A ball is rolled horizontally off the top of a table. After 3 seconds the ball lands on the ground with a final velocity of −3.5 m/s. Which kinematic equation would be most useful for finding the ball’s initial velocity? (Assume a= −9.8 m/s2)
V=V_0+a(delta)t
(delta)x=(v+v_0/2)(delta)t
(delta)x=v_0(delta)t+1/2 a((delta)t)^2
v^2=v_0^2+2a(delta)x
(delta)x=v(delta)t01/2a((delta)t)^2
The kinematic equation that would be most useful for finding the ball's initial velocity is:
(delta)x = v₀(delta)t + 1/2a((delta)t)^2
The most useful kinematic equation for finding the ball's initial velocity would be:
(delta)x = v_0(delta)t + 1/2 a((delta)t)^2
This equation relates the displacement (delta)x, initial velocity (v_0), acceleration (a), and time (delta)t.
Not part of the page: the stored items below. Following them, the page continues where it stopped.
File: src/rtl/audio_rate_buffer.sv
// Elastic PCM sample FIFO: bursty writes in, fixed-rate pops out to the DAC as 12-bit offset binary.
// Optional round-to-nearest conversion is enabled with `define AUDIO_ROUNDING_EN.
module audio_rate_buffer #(
  parameter int clock_max   = 25_000_000,
  parameter int sample_rate = 400,
  parameter int DEPTH       = 16
) (
  input  logic                    clk_25mhz,
  input  logic                    reset,
  input  logic                    data_ready,
  input  logic [15:0]             audio_in,
  input  logic                    dac_ready,
  output logic [11:0]             sample_out,
  output logic                    sample_valid,
  output logic [$clog2(DEPTH):0]  fifo_level,
  output logic                    overflow,
  output logic                    underflow
);
  localparam int PERIOD = clock_max / sample_rate;
  localparam int CW     = (PERIOD > 1) ? $clog2(PERIOD) : 1;
  localparam int AW     = $clog2(DEPTH);
  localparam int LW     = AW + 1;

  typedef enum logic {FILL, PLAY} state_t;

  state_t          state_q, state_d;
  logic [CW-1:0]   tick_cnt;
  logic            tick;
  logic [15:0]     mem [DEPTH];
  logic [AW-1:0]   wr_ptr, rd_ptr;
  logic            pending_q, pending_d;
  logic            empty, full, push, pop, starve;

  function automatic logic [11:0] to_dac(input logic [15:0] s);
    logic [15:0] r;
`ifdef AUDIO_ROUNDING_EN
    r = ($signed(s) > 16'sh7FF7) ? 16'h7FFF : s + 16'd8;
`else
    r = s;
`endif
    return {~r[15], r[14:4]};
  endfunction

  assign tick  = (tick_cnt == CW'(PERIOD - 1));
  assign empty = (fifo_level == '0);
  assign full  = (fifo_level == LW'(DEPTH));
  // pop is resolved first, so a write at full still lands when a pop frees a slot
  assign push  = data_ready && (!full || pop);

  always_ff @(posedge clk_25mhz) begin
    if (reset)     tick_cnt <= '0;
    else if (tick) tick_cnt <= '0;
    else           tick_cnt <= tick_cnt + CW'(1);
  end

  always_comb begin
    state_d   = state_q;
    pending_d = pending_q;
    pop       = 1'b0;
    starve    = 1'b0;
    case (state_q)
      FILL: begin
        pending_d = 1'b0;
        if (fifo_level >= LW'(DEPTH / 2)) state_d = PLAY;
      end
      PLAY: begin
        if (pending_q && dac_ready) begin
          pending_d = 1'b0;
          if (!empty) begin
            pop = 1'b1;
          end else begin
            starve  = 1'b1;
            state_d = FILL;
          end
        end else if (tick) begin
          pending_d = 1'b1;
        end
      end
      default: state_d = FILL;
    endcase
  end

  always_ff @(posedge clk_25mhz) begin
    if (push) mem[wr_ptr] <= audio_in;
  end

  always_ff @(posedge clk_25mhz) begin
    if (reset) begin
      state_q      <= FILL;
      pending_q    <= 1'b0;
      wr_ptr       <= '0;
      rd_ptr       <= '0;
      fifo_level   <= '0;
      overflow     <= 1'b0;
      underflow    <= 1'b0;
      sample_out   <= 12'h800;
      sample_valid <= 1'b0;
    end else begin
      state_q      <= state_d;
      pending_q    <= pending_d;
      sample_valid <= pop;
      if (push) wr_ptr <= wr_ptr + AW'(1);
      if (pop) begin
        rd_ptr     <= rd_ptr + AW'(1);
        sample_out <= to_dac(mem[rd_ptr]);
      end
      case ({push, pop})
        2'b10:   fifo_level <= fifo_level + LW'(1);
        2'b01:   fifo_level <= fifo_level - LW'(1);
        default: fifo_level <= fifo_level;
      endcase
      if (data_ready && !push) overflow  <= 1'b1;
      if (starve)              underflow <= 1'b1;
    end
  end

endmodule

File: config.mk
export PLATFORM = sky130hd
export DESIGN_NAME = audio_rate_buffer
export DESIGN_NICKNAME = d
export VERILOG_FILES = /design/src/rtl/audio_rate_buffer.sv
export SDC_FILE = /design/constraint.sdc
export NUM_CORES = 1
export LEC_CHECK = 0
export BUFFER_PORTS_ARGS = -buffer_cell sky130_fd_sc_hd__buf_2
export CAP_MARGIN = 30
export CORE_MARGIN = 3
export CORE_UTILIZATION = 31
export CTS_CLUSTER_SIZE = 25
export DETAILED_ROUTE_END_ITERATION = 16
export SKIP_LAST_GASP = 1
export SLEW_MARGIN = 0
export SYNTH_ARGS = -nofsm -noshare
export SYNTH_HDL_FRONTEND = slang
export SYNTH_SLANG_ARGS = --single-unit
File: constraint.sdc
create_clock -name clk_25mhz -period 3.1 [get_ports clk_25mhz]
set_clock_uncertainty 0.05 [all_clocks]
set_input_delay 0.62 -clock clk_25mhz [delete_from_list [all_inputs] [get_ports clk_25mhz]]
set_output_delay 0.62 -clock clk_25mhz [all_outputs]
set_load 0.01 [all_outputs]
**Yosys cells after proc, flatten, opt, wreduce, memory -nomap -nowiden**

Memories as Yosys holds them, arrays and structs flattened. A register that Yosys moved wholly into a read port is not among the register bits.
Index checks and enable logic that the tools add are counted.

- Input bits: 20
- Bits in writable memories: 256
- Output and inout port bits: 20
- Memories kept: 1
- Flip-flop bits (word level): 46

- Bitwise logic cells: 2
- Order comparisons: 1
- Add/subtract/negate cells: 5
- Equal/unequal tests: 5
- Multiplexer cells: 17
- Reduce and logical (&&, ||, !) cells: 9

Memories:

| memory | words | bits a word | read ports | clocked after memory_dff | wr ports | line | text |
|---|---|---|---|---|---|---|---|
| mem | 16 | 16 | 1 | 1 | 1 | 29 | `logic [15:0] mem [DEPTH];` |

Operators with widths:

| cell | number |
|---|---|
| $add A16 B1 Y16 const B | 1 |
| $eq A16 B16 Y1 const B | 1 |
| $mux W1 | 12 |
| $pmux W5 S2 | 1 |
| $add A4 B1 Y4 const B | 2 |
| $mux W4 | 2 |
| $add A5 B1 Y5 const B | 1 |
| $eq A5 B5 Y1 const B | 1 |
| $ge A5 B4 Y1 const B | 1 |
| $logic_not A5 Y1 | 1 |
| $sub A5 B1 Y5 const B | 1 |
| $pmux W1 S2 | 2 |
| $logic_and A1 B1 Y1 | 3 |
| $ne A3 B1 Y1 const B | 1 |
| $eq A2 B1 Y1 const B | 1 |
| $eq A2 B2 Y1 const B | 1 |
| $logic_not A1 Y1 | 2 |
| $not A1 Y1 | 2 |
| $reduce_bool A2 Y1 | 1 |
| $reduce_or A2 Y1 | 1 |
| $logic_or A1 B1 Y1 | 1 |

**Logic depth before layout (Yosys ltp)**

Gate-level depths: netlist of run 1.

- Depth in word-level cells: 8
- Mapped depth: 8

**Worst setup path after synthesis of run 1**

No wires, ideal clock.

- Kind: in2reg
- Start point: input port dac_ready
- End point: register fifo_level[4]
- Path slack: 0.323 ns
- Arrival: 2.595 ns
- Stages: 8
- Required time: 2.918 ns
- Cell sequence: nand3_1 > a211oi_1 > inv_1 > fa_1 > nand2b_1 > a211o_1 > o221ai_1 > a31oi_1

- Word-level cells in the longest chain between the ends: 7
- Elaborated cells on any way between the ends: 9

RTL lines:

| item | line | text |
|---|---|---|
| start, declared | 12 | `input logic dac_ready,` |
| $logic_and A1 B1 Y1 (*) | 67 | `if (pending_q && dac_ready) begin` |
| $mux W1 (*) | 67 |  |
| $mux W1 (*) | 61 | `case (state_q)` |
| $logic_or A1 B1 Y1 | 48 | `assign push = data_ready && (!full \|\| pop);` |
| $logic_and A1 B1 Y1 | 48 |  |
| $eq A2 B1 Y1 or $eq A2 B2 Y1 (tied branches) | 107 | `case ({push, pop})` |
| $pmux W5 S2 or $reduce_bool A2 Y1 (tied branches) | - |  |
| end signal, assigned | 108 | `2'b10: fifo_level <= fifo_level + LW'(1);` |
| end signal, assigned | 109 | `2'b01: fifo_level <= fifo_level - LW'(1);` |
| end signal, assigned | 110 | `default: fifo_level <= fifo_level;` |
| end, declared | 15 | `output logic [$clog2(DEPTH):0] fifo_level,` |

Mark *: on every way between the ends. The rest lies on a longest branch, timed or not.
A chain may end at the register's enable or synchronous reset.

**Worst setup path after layout of run 1**

- Start point: register fifo_level[0]
- End point: register fifo_level[4]

- Word-level cells in the longest chain between the ends: 8
- Elaborated cells on any way between the ends: 14

RTL lines:

| item | line | text |
|---|---|---|
| $logic_not A5 Y1 | 45 | `assign empty = (fifo_level == '0);` |
| $mux W1 | 69 | `if (!empty) begin` |
| $mux W1 | 67 |  |
| $mux W1 | 61 |  |
| $logic_or A1 B1 Y1 | 48 |  |
| $logic_and A1 B1 Y1 | 48 |  |
| $eq A2 B1 Y1 or $eq A2 B2 Y1 (tied branches) | 107 |  |
| $pmux W5 S2 or $reduce_bool A2 Y1 (tied branches) | - |  |

Parallel ways exist; a longest one is shown, timed or not.

==> metrics.txt, run 1 <==
# TYPE chip_impl_metric gauge
chip_impl_metric{name="top_level_ports",unit=""} 40
chip_impl_metric{name="floorplan.initialDensity",unit=""} 0.319
chip_impl_metric{name="gr-total-overflow",unit=""} 0
chip_impl_metric{name="drv_cap",unit=""} 0
chip_impl_metric{name="min_path_cells",unit=""} 1
chip_impl_info{name="cpMaxStageDelayCell",value="sky130_fd_sc_hd__dfxtp_1"} 1
chip_impl_metric{name="power.switching_fraction",unit=""} 0.202
chip_impl_metric{name="critical_path.max_fanout",unit=""} 7
chip_impl_metric{name="grt_pass1_wl",unit="mm"} 30.9
chip_impl_info{name="hp-class",value="reg2reg"} 1
chip_impl_metric{name="ctsHoldBuffers",unit=""} 0
chip_impl_metric{name="antenna-diode-count",unit=""} 0
chip_impl_metric{name="die_width",unit="um"} 182
chip_impl_info{name="regToRegStartpoint",value="fifo_level[0]"} 1
chip_impl_metric{name="totalNegativeSetupSlack",unit="ps"} 0
chip_impl_info{name="yosys-top-cells-area",value="sky130_fd_sc_hd__edfxtp_1 (60%), sky130_fd_sc_hd__mux4_2 (11%), sky130_fd_sc_hd__dfxtp_1 (10%)"} 1
chip_impl_metric{name="cts_post_setup_buffers_inserted",unit=""} 0
chip_impl_info{name="cts.root.buffer_cell",value="sky130_fd_sc_hd__clkbuf_16"} 1
chip_impl_metric{name="grt_max_degree",unit=""} 33
chip_impl_info{name="hold_path_origin",value="tick_cnt[0]"} 1
chip_impl_metric{name="die_height",unit="um"} 182
chip_impl_info{name="path_class",value="reg2reg"} 1
chip_impl_metric{name="synth-warning-count",unit=""} 0
chip_impl_info{name="cpMostUsedCell",value="sky130_fd_sc_hd__buf_4"} 1
chip_impl_metric{name="final_period_minus_worst_setup_slack",unit="ps"} 2470
chip_impl_metric{name="maximum_buffer_depth_of_the_clock_tree",unit=""} 3
chip_impl_metric{name="share_comb_of_total_power",unit=""} 0.030
chip_impl_metric{name="worst_path_max_stage_delay",unit="ps"} 430
chip_impl_metric{name="ys_async_sr_fraction",unit=""} 0
chip_impl_metric{name="route.detailed.wl_per_inst",unit="um"} 19.8
chip_impl_metric{name="area_growth_syn_to_layout",unit="%"} 15.4
chip_impl_metric{name="place_congestion",unit=""} 0.762
chip_impl_metric{name="floorplan.die_area",unit="sq mm"} 0.0331
chip_impl_metric{name="power_frac_seq",unit=""} 0.553
chip_impl_metric{name="postSynthAreaPerCell",unit="sq um"} 17.7
chip_impl_metric{name="detailedPlacementHpwl",unit="mm"} 12.4
chip_impl_metric{name="timing.reg2reg.setup_slack",unit="ps"} 630
chip_impl_metric{name="distinct_cell_type_count_of_the_synthesized_netlist",unit=""} 54
chip_impl_metric{name="worstRegToRegCells",unit=""} 9
chip_impl_info{name="crit_path_end_kind",value="flop"} 1
chip_impl_metric{name="power_report.internal_total",unit="mW"} 5.14
chip_impl_metric{name="crit_arrival",unit="ps"} 2850
chip_impl_metric{name="timing.max_slew.rel_slack",unit=""} 0.481
chip_impl_metric{name="synth.net_count",unit=""} 571
chip_impl_metric{name="worst_slew_pin_slew",unit="ps"} 776
chip_impl_metric{name="route.vias.total",unit=""} 5043
chip_impl_metric{name="final-setup-viol-count",unit=""} 0
chip_impl_metric{name="p_sw",unit="mW"} 1.30
chip_impl_metric{name="clk_pin_slew_worst_paths",unit="ps"} 60
chip_impl_metric{name="synth.yosys.seq_area_share",unit=""} 0.706
chip_impl_metric{name="synth-edff-count",unit=""} 192
chip_impl_metric{name="drt_pre_antenna_iters",unit=""} 4
chip_impl_metric{name="timing_hold_violations_final",unit=""} 0
chip_impl_metric{name="syn_area",unit="sq mm"} 0.00958
chip_impl_metric{name="clk_latency",unit="ps"} 510
chip_impl_metric{name="drt_drc_violations_left",unit=""} 0
chip_impl_metric{name="number_of_antenna_violations_at_the_first_check_in_global_routing",unit=""} 1
chip_impl_metric{name="pre_cts_ws",unit="ps"} 495
chip_impl_info{name="timing.critical_path.cells",value="nor4_2, buf_4, a211oi_1, buf_4, ha_1, nand2b_1, a21oi_1, or4_1, a31oi_1"} 1
chip_impl_info{name="synth_top_cell_by_area",value="sky130_fd_sc_hd__edfxtp_1"} 1
chip_impl_metric{name="layout_cells_sized_above_1",unit=""} 0.262
chip_impl_metric{name="cts_num_sinks",unit=""} 242
chip_impl_metric{name="final_critical_path_setup_slack",unit="ps"} 631
chip_impl_metric{name="cts_buffers",unit=""} 23
chip_impl_metric{name="vias_per_cell",unit=""} 5.00
chip_impl_metric{name="grt_use_total",unit=""} 0.120
chip_impl_info{name="tritoncts",value="yes"} 1
chip_impl_metric{name="timing_max_transition_violations_final",unit=""} 0
chip_impl_metric{name="placed_cell_area",unit="sq mm"} 0.0103
chip_impl_metric{name="detail_route.wirelength",unit="mm"} 20.0
chip_impl_metric{name="post_cts_resized",unit=""} 0
chip_impl_info{name="regToRegEndpoint",value="fifo_level[4]"} 1
chip_impl_metric{name="first_global_vias",unit=""} 5188
chip_impl_metric{name="max_clock_freq",unit="MHz"} 405
chip_impl_metric{name="p_leak",unit="nW"} 3.51
chip_impl_metric{name="core_footprint",unit="sq mm"} 0.0300
chip_impl_info{name="yosys_most_used_dff",value="sky130_fd_sc_hd__edfxtp_1"} 1
chip_impl_info{name="critPathLaunchType",value="flop"} 1
chip_impl_metric{name="cts_max_level",unit=""} 1
chip_impl_metric{name="synth_top_cell_area_share",unit=""} 0.602
chip_impl_metric{name="required",unit="ps"} 3480
chip_impl_info{name="rsz0062_at_grt",value="false"} 1
chip_impl_metric{name="detail-route-antenna-nets",unit=""} 0
chip_impl_metric{name="finish.instance_area",unit="sq mm"} 0.0111
chip_impl_metric{name="postSynthRegisterBits",unit=""} 242
chip_impl_metric{name="power_per_cell_area",unit="mW/mm^2"} 582
chip_impl_metric{name="count_of_input_and_output_buffers",unit=""} 35
chip_impl_metric{name="post_route_fraction_of_the_period_consumed_by_the_critical_path",unit=""} 0.797
chip_impl_metric{name="syn-instance-count",unit=""} 541
chip_impl_info{name="status",value="finished, final reports clean"} 1
chip_impl_metric{name="nNetsFinal",unit=""} 632
chip_impl_metric{name="rows",unit=""} 63
chip_impl_metric{name="initialDrtViolationCount",unit=""} 405
chip_impl_metric{name="vdd_ir_max",unit="V"} 0.000497
chip_impl_info{name="hold-path-endpoint",value="tick_cnt[0]"} 1
chip_impl_metric{name="power_frac_clock",unit=""} 0.418
[power groups by stage]
| stage | clock network, mW | logic [mW] | registers [mW] |
|---|---|---|---|
| 2_1_floorplan | 0 | 0.108 | 3.63 |
| 3_3_place_gp | 0 | 0.181 | 3.62 |
| 3_5_place_dp | 0 | 0.194 | 3.63 |
| 4_1_cts | 2.77 | 0.195 | 3.56 |
| 5_1_grt | 2.89 | 0.212 | 3.56 |
| 6_report | 2.69 | 0.192 | 3.56 |
[metal layers]
layer | part of all wire | GRT usage | wire length, um | vias to the layer above
met5 | 0.00085 | 0 | 17 | -
met2 | 0.50 | 0.208 | 9940 | 133
met3 | 0.055 | 0.0222 | 1110 | 26
li1 | - | - | - | 2283
met1 | 0.43 | 0.158 | 8550 | 2599
met4 | 0.019 | 0.0265 | 373 | 2
[through the flow]
stage / std cells / hold WS [ps] / power, mW / util
after floorplan: 541 / 363 / 3.73 / -
after global placement: 967 / 373 / 3.80 / 0.344
after detailed placement: 967 / 382 / 3.82 / 0.344
after CTS: 1009 / 400 / 6.52 / 0.368
after global routing: 1009 / 420 / 6.67 / 0.368
final: 1009 / 399 / 6.44 / 0.368
[cell usage in the layout, fill, tap and decap left out, types with 2 or more instances in the layout]
| cell | instances |
|---|---|
| sky130_fd_sc_hd__a211oi_1 | 2 |
| sky130_fd_sc_hd__a21oi_1 | 9 |
| sky130_fd_sc_hd__a31o_1 | 10 |
| sky130_fd_sc_hd__a31oi_1 | 3 |
| sky130_fd_sc_hd__a41oi_1 | 2 |
| sky130_fd_sc_hd__and3_1 | 5 |
| sky130_fd_sc_hd__buf_2 | 35 |
| sky130_fd_sc_hd__buf_4 | 26 |
| sky130_fd_sc_hd__bufinv_16 | 2 |
| sky130_fd_sc_hd__clkbuf_1 | 3 |
| sky130_fd_sc_hd__clkbuf_16 | 23 |
| sky130_fd_sc_hd__clkinv_1 | 6 |
| sky130_fd_sc_hd__clkinv_2 | 4 |
| sky130_fd_sc_hd__clkinvlp_2 | 2 |
| sky130_fd_sc_hd__clkinvlp_4 | 2 |
| sky130_fd_sc_hd__dfxtp_1 | 48 |
| sky130_fd_sc_hd__edfxtp_1 | 192 |
| sky130_fd_sc_hd__ha_1 | 9 |
| sky130_fd_sc_hd__inv_1 | 7 |
| sky130_fd_sc_hd__mux2_2 | 3 |
| sky130_fd_sc_hd__mux2i_1 | 28 |
| sky130_fd_sc_hd__mux4_2 | 48 |
| sky130_fd_sc_hd__nand2_1 | 17 |
| sky130_fd_sc_hd__nand2b_1 | 4 |
| sky130_fd_sc_hd__nand3_1 | 12 |
| sky130_fd_sc_hd__nand4_1 | 3 |
| sky130_fd_sc_hd__nor2_1 | 43 |
| sky130_fd_sc_hd__nor3_1 | 2 |
| sky130_fd_sc_hd__nor3_2 | 4 |
| sky130_fd_sc_hd__nor4b_1 | 2 |
| sky130_fd_sc_hd__o22ai_1 | 13 |
| sky130_fd_sc_hd__o31ai_1 | 3 |
| sky130_fd_sc_hd__or4_1 | 4 |
| sky130_fd_sc_hd__xnor2_1 | 7 |
| sky130_fd_sc_hd__xor2_1 | 9 |
[registers in the layout, summed over array words and instances, names as in the netlist, 4 cells and up, named ones only]
name and count:
rd_ptr 4, sample_out 12, wr_ptr 4, tick_cnt 16
fifo_level 5, mem 192
[cells by family (layout without fill, tap and decap cells)]
logic type | count (synthesis) | count (layout) | share of synthesized area
muxes | 79 | 79 | 0.146
DFF | 242 | 242 | 0.706
AOI/OAI and AO/OA | 55 | 55 | 0.0481
xor gates and xnor gates | 16 | 16 | 0.0146
adders and majority gates | 10 | 10 | 0.0138
and+or+nand+nor | 105 | 105 | 0.0537
buffers and inverters | 34 | 112 | 0.0180
[synth_stat cells (2+ instances only)]
library cell and number:
sky130_fd_sc_hd__a211oi_1 2, sky130_fd_sc_hd__a21oi_1 9, sky130_fd_sc_hd__a31o_1 10, sky130_fd_sc_hd__a31oi_1 3
sky130_fd_sc_hd__a41oi_1 2, sky130_fd_sc_hd__and3_1 5, sky130_fd_sc_hd__buf_1 2, sky130_fd_sc_hd__buf_2 6
sky130_fd_sc_hd__buf_4 4, sky130_fd_sc_hd__buf_6 3, sky130_fd_sc_hd__clkbuf_1 11, sky130_fd_sc_hd__dfxtp_1 50
sky130_fd_sc_hd__edfxtp_1 192, sky130_fd_sc_hd__ha_1 9, sky130_fd_sc_hd__inv_1 7, sky130_fd_sc_hd__mux2_2 3
sky130_fd_sc_hd__mux2i_1 28, sky130_fd_sc_hd__mux4_2 48, sky130_fd_sc_hd__nand2_1 17, sky130_fd_sc_hd__nand2b_1 4
sky130_fd_sc_hd__nand3_1 12, sky130_fd_sc_hd__nand4_1 3, sky130_fd_sc_hd__nor2_1 43, sky130_fd_sc_hd__nor3_1 6
sky130_fd_sc_hd__nor4b_1 2, sky130_fd_sc_hd__o22ai_1 13, sky130_fd_sc_hd__o31ai_1 3, sky130_fd_sc_hd__or4_1 4
sky130_fd_sc_hd__xnor2_1 7, sky130_fd_sc_hd__xor2_1 9
[cell type report]
class | instances | area [sq um]
Fill cell | 2759 | 19000
Sequential cell | 242 | 6770
Multi-Input combinational cell | 265 | 2660
Clock buffer | 26 | 587
Tap cell | 390 | 488
Timing Repair Buffer | 62 | 390
Clock inverter | 16 | 133
Inverter | 8 | 30.0
[critical path: cells and delay by family, from the launching register on]
family,cells,cell delay [ps]
compound gates,3,590
fa+ha+maj,1,280
buf+inv,2,370
flops,1,430
simple gates,3,670
[worst max path at each step]
| stage | to | slack (ps) | from | depth (start not counted) |
|---|---|---|---|---|
| 4_1_cts | fifo_level[4] | 630 | fifo_level[0] | 9 |
| 3_3_place_gp | fifo_level[4] | 520 | dac_ready | 9 |
| 6_report | fifo_level[4] | 630 | fifo_level[0] | 9 |
| 5_1_grt | fifo_level[4] | 430 | fifo_level[3] | 9 |
| 2_1_floorplan | fifo_level[4] | 320 | dac_ready | 8 |
| 3_5_place_dp | fifo_level[4] | 500 | dac_ready | 9 |
Note: power is estimated with default switching activity, not from simulation.
==> inputs of run 2 (changes only) <==
--- a/config.mk
+++ b/config.mk
@@ -5,6 +5,7 @@
 export SDC_FILE = /design/constraint.sdc
 export NUM_CORES = 1
 export LEC_CHECK = 0
+export ABC_AREA = 1
 export BUFFER_PORTS_ARGS = -buffer_cell sky130_fd_sc_hd__buf_2
 export CAP_MARGIN = 30
 export CORE_MARGIN = 3
==> constraint.sdc (replaced) <==
create_clock -name clk_25mhz -period 2.2 [get_ports clk_25mhz]
set_clock_uncertainty 0.05 [all_clocks]
set_input_delay 0.44 -clock clk_25mhz [delete_from_list [all_inputs] [get_ports clk_25mhz]]
set_output_delay 0.44 -clock clk_25mhz [all_outputs]
set_load 0.01 [all_outputs]
==> run 2 against run 1 <==
  * Non-clock buffer count is 12 higher
  * Clock power rose by 54%
  * Routed wire length is 12% higher
  * Fmax increased by 27%
  * Worst setup slack got worse by 370 ps
  * Die area rose by 8.0%
  * Utilization down 0.14 points
  * Synthesized cell count increased by 95%
  * Total power is 46% higher
  * Critical path type unchanged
By rearranging the equation, you can solve for v_0.
To find the ball's initial velocity, we can use the kinematic equation:
(delta)x = v_0(delta)t + (1/2)a((delta)t)^2
In this equation, (delta)x represents the displacement (distance) traveled by the ball, v_0 represents the initial velocity, a represents the acceleration (gravity in this case), and (delta)t represents the time taken.
Given that the ball was in the air for 3 seconds (delta t = 3 s), and it landed with a final velocity of -3.5 m/s, we can substitute these values into the equation.
(-3.5 m/s) = v_0(3 s) + (1/2)(-9.8 m/s^2)((3 s)^2)
Now we can solve for v_0. Let's simplify the equation:
-3.5 m/s = 3v_0 - 44.1 m/s
Rearranging the equation, we get:
3v_0 = -3.5 m/s + 44.1 m/s
3v_0 = 40.6 m/s
Finally, isolating v_0, we divide both sides of the equation by 3:
v_0 = 40.6 m/s / 3
v_0 ≈ 13.53 m/s
So, the ball's initial velocity would be approximately 13.53 m/s.